Quercetin belongs to a class of potent antioxidants called flavonoids. These are what give apples their color. Onions, garlic, tea, red grapes, berries, broccoli, and leafy greens are also rich sources of quercetin.
It’s well known to nutritional scientists as a potent free radical-scavenger (Murakami 2008). Quercetin also happens to possess a singular cancer-fighting feature: it can prevent cancer caused by chemicals. Its unique molecular structure enables it to block receptors on the cell surface that interact with carcinogenic chemical compounds. This makes it a perfect anticancer agent for the colon, where carcinogenic chemicals tend to accumulate (Murakami 2008).
Researchers in Greece have also discovered that quercetin dramatically suppresses one particular cancer-causing gene in colon cells. This makes quercetin supplementation an ideal form of early prevention for individuals with a family history of colon cancer (Psahoulia 2007).
Dutch scientists uncovered even more evidence of its cancer-preventive power at the genetic level. In an animal study, quercetin reduced “cancer gene” activity and increased “tumor-suppressor gene” activity in colon cells after 11 weeks (Dihal 2008).

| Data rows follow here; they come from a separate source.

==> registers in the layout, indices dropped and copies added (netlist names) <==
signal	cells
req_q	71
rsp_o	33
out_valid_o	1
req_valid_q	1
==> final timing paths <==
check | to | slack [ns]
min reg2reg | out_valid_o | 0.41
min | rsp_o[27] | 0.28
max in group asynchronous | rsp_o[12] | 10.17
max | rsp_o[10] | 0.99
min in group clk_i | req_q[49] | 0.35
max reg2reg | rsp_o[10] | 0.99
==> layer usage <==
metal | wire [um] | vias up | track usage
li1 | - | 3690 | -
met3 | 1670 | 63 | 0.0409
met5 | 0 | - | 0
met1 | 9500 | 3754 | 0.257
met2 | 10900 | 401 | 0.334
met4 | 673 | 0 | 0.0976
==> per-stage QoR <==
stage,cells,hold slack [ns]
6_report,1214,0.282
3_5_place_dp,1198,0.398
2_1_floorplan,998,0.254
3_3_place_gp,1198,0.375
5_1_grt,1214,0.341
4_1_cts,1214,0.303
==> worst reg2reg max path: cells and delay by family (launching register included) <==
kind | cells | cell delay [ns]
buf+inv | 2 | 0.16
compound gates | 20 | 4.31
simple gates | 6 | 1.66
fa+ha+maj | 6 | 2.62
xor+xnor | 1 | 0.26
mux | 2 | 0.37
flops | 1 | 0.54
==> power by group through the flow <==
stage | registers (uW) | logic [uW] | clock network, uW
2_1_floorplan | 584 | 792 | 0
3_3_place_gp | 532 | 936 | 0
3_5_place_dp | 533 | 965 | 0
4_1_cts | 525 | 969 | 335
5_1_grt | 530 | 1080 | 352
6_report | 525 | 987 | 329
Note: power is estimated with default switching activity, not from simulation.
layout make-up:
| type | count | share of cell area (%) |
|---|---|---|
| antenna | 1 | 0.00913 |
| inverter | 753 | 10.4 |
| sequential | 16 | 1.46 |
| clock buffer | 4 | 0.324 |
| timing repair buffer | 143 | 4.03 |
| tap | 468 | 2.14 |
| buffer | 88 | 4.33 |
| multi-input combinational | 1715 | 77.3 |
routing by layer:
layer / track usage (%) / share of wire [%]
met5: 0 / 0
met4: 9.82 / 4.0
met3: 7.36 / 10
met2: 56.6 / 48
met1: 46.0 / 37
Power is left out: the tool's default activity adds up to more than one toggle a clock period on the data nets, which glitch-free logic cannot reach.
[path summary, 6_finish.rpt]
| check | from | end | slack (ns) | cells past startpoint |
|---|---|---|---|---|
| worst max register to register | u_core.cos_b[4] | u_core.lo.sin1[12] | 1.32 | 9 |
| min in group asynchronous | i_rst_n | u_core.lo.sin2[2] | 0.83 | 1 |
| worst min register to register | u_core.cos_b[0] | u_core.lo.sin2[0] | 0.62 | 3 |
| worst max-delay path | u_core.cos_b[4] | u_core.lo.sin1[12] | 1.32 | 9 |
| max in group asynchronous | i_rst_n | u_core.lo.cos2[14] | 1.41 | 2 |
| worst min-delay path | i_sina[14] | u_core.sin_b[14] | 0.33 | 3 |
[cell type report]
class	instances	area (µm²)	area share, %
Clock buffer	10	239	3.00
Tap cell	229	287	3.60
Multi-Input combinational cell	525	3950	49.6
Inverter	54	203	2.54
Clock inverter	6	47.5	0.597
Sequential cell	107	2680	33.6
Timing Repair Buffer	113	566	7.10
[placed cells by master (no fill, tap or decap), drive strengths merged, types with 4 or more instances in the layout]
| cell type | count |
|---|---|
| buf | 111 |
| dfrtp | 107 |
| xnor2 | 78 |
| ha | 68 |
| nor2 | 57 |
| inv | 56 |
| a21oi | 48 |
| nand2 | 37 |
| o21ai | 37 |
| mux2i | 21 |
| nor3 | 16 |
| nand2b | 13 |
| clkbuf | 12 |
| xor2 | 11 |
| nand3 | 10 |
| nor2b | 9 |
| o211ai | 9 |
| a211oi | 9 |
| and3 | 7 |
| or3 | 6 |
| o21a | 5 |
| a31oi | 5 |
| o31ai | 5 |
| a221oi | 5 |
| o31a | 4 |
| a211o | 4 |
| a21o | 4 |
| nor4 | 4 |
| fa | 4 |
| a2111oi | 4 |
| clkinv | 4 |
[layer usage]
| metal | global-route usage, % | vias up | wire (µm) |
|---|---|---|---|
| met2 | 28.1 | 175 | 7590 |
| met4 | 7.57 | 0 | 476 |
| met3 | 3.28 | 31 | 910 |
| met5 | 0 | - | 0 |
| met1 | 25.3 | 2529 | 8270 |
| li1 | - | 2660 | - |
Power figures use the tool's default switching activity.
File: src/upconv_ctrl.sv
`timescale 1ns/1ns

module upconv_ctrl (
	input  logic                 clk,
	input  logic                 i_rst_n,
	input  seq_pkg::div_phase_e  i_div_state,
	input  logic                 i_lo_sel,
	input  logic                 i_enable,
	output logic                 o_iq_strobe,
	output seq_pkg::div_phase_e  o_phase,
	output logic [5:0]           o_lut_addr,
	output upconv_pkg::lo_mode_e o_mode,
	output logic                 o_out_en
);

	typedef enum logic {
		RUN   = 1'b0,
		FLUSH = 1'b1
	} state_e;

	state_e               state;
	logic [2:0]           flush_cnt;
	upconv_pkg::lo_mode_e mode_q;
	logic                 en_q;
	seq_pkg::div_phase_e  phase_q;
	logic [5:0]           lut_addr;
	logic [1:0]           phase_next;
	logic                 mode_change;

	// New mode differs from the registered one
	assign mode_change = (upconv_pkg::lo_mode_e'(i_lo_sel) != mode_q);
	assign phase_next  = phase_q + 2'd1;

	always_ff @(posedge clk or negedge i_rst_n) begin
		if (!i_rst_n) begin
			state     <= FLUSH;
			flush_cnt <= 3'(seq_pkg::FLUSH_CYCLES - 1);
			mode_q    <= upconv_pkg::LO_145;
			en_q      <= 1'b0;
			phase_q   <= seq_pkg::PH0;
			lut_addr  <= '0;
		end else begin
			mode_q   <= upconv_pkg::lo_mode_e'(i_lo_sel);
			en_q     <= i_enable;
			phase_q  <= i_div_state;
			// Modulo-33 table address, one step per clock
			lut_addr <= (lut_addr == 6'(seq_pkg::LUT_LAST)) ? 6'd0 : lut_addr + 6'd1;
			// Mode change restarts the mute window
			if (mode_change) begin
				state     <= FLUSH;
				flush_cnt <= 3'(seq_pkg::FLUSH_CYCLES - 1);
			end else if (state == FLUSH) begin
				if (flush_cnt == 3'd0)
					state <= RUN;
				else
					flush_cnt <= flush_cnt - 3'd1;
			end
		end
	end

	assign o_iq_strobe = phase_q[0];
	assign o_phase     = phase_q;
	assign o_lut_addr  = lut_addr;
	assign o_mode      = mode_q;
	// Muted while flushing or disabled
	assign o_out_en    = (state == RUN) && en_q;

	// ------------------------------------------------------------
	// Checks
	// ------------------------------------------------------------
	a_lut_range: assert property (@(posedge clk) disable iff (!i_rst_n)
		lut_addr <= 6'(seq_pkg::LUT_LAST));

	// Divider state from outside must be a free-running count
	a_phase_step: assert property (@(posedge clk) disable iff (!i_rst_n)
		$past(i_rst_n, 2) |-> (phase_q == $past(phase_next)));

endmodule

In yet another promising animal study, scientists in South Carolina were able to halt the development of aberrant crypts. Cancer-prone rats fed a diet high in quercetin (Mahmoud 2000) underwent a four-fold reduction in the number of aberrant crypts compared to a control group. Similar research has yielded additional evidence of quercetin’s capacity to reduce emerging aberrant crypts — a vital first step in preventing colon cancer from developing at all (Gee 2002).
In 2006, scientists at the Cleveland Clinic evaluated patients suffering from familial adeno-matous polyposis. They discovered that a combination of curcumin and quercetin could cause these growths to diminish substantially. The researchers supplemented the patients with 480 mg of curcumin and 20 mg of quercetin orally, three times a day, for six months. Every single patient experienced a remarkable decrease in polyp numbers and size, with average reductions of 60% and 51%, respectively (Cruz-Correa 2006).
NAC is a slightly modified version of the sulfur-containing amino acid cysteine.
When taken internally, NAC replenishes intracellular levels of the natural antioxidant glutathione (GSH), helping to restore cells’ ability to avoid damage from reactive oxygen species. NAC suppresses the NF-kB, which in turn prevents activation of multiple inflammatory mediators (Kim 2000; Chen 2008). NAC also regulates the gene for COX-2, the enzyme that produces pain- and inflammation-inducing prostaglandins in a wide array of chronic conditions (Origuchi 2000).
NAC (800mg/day) lessened the rate of proliferation of the cells in the colonic crypts in patients with a history of adenomatous polyps (Estensen 1999). This is in keeping with a study that showed that those with a history of polyps had a 40% reduction in recurrence of their polyps using 600 mg of NAC daily (Ponz de Leon 1997).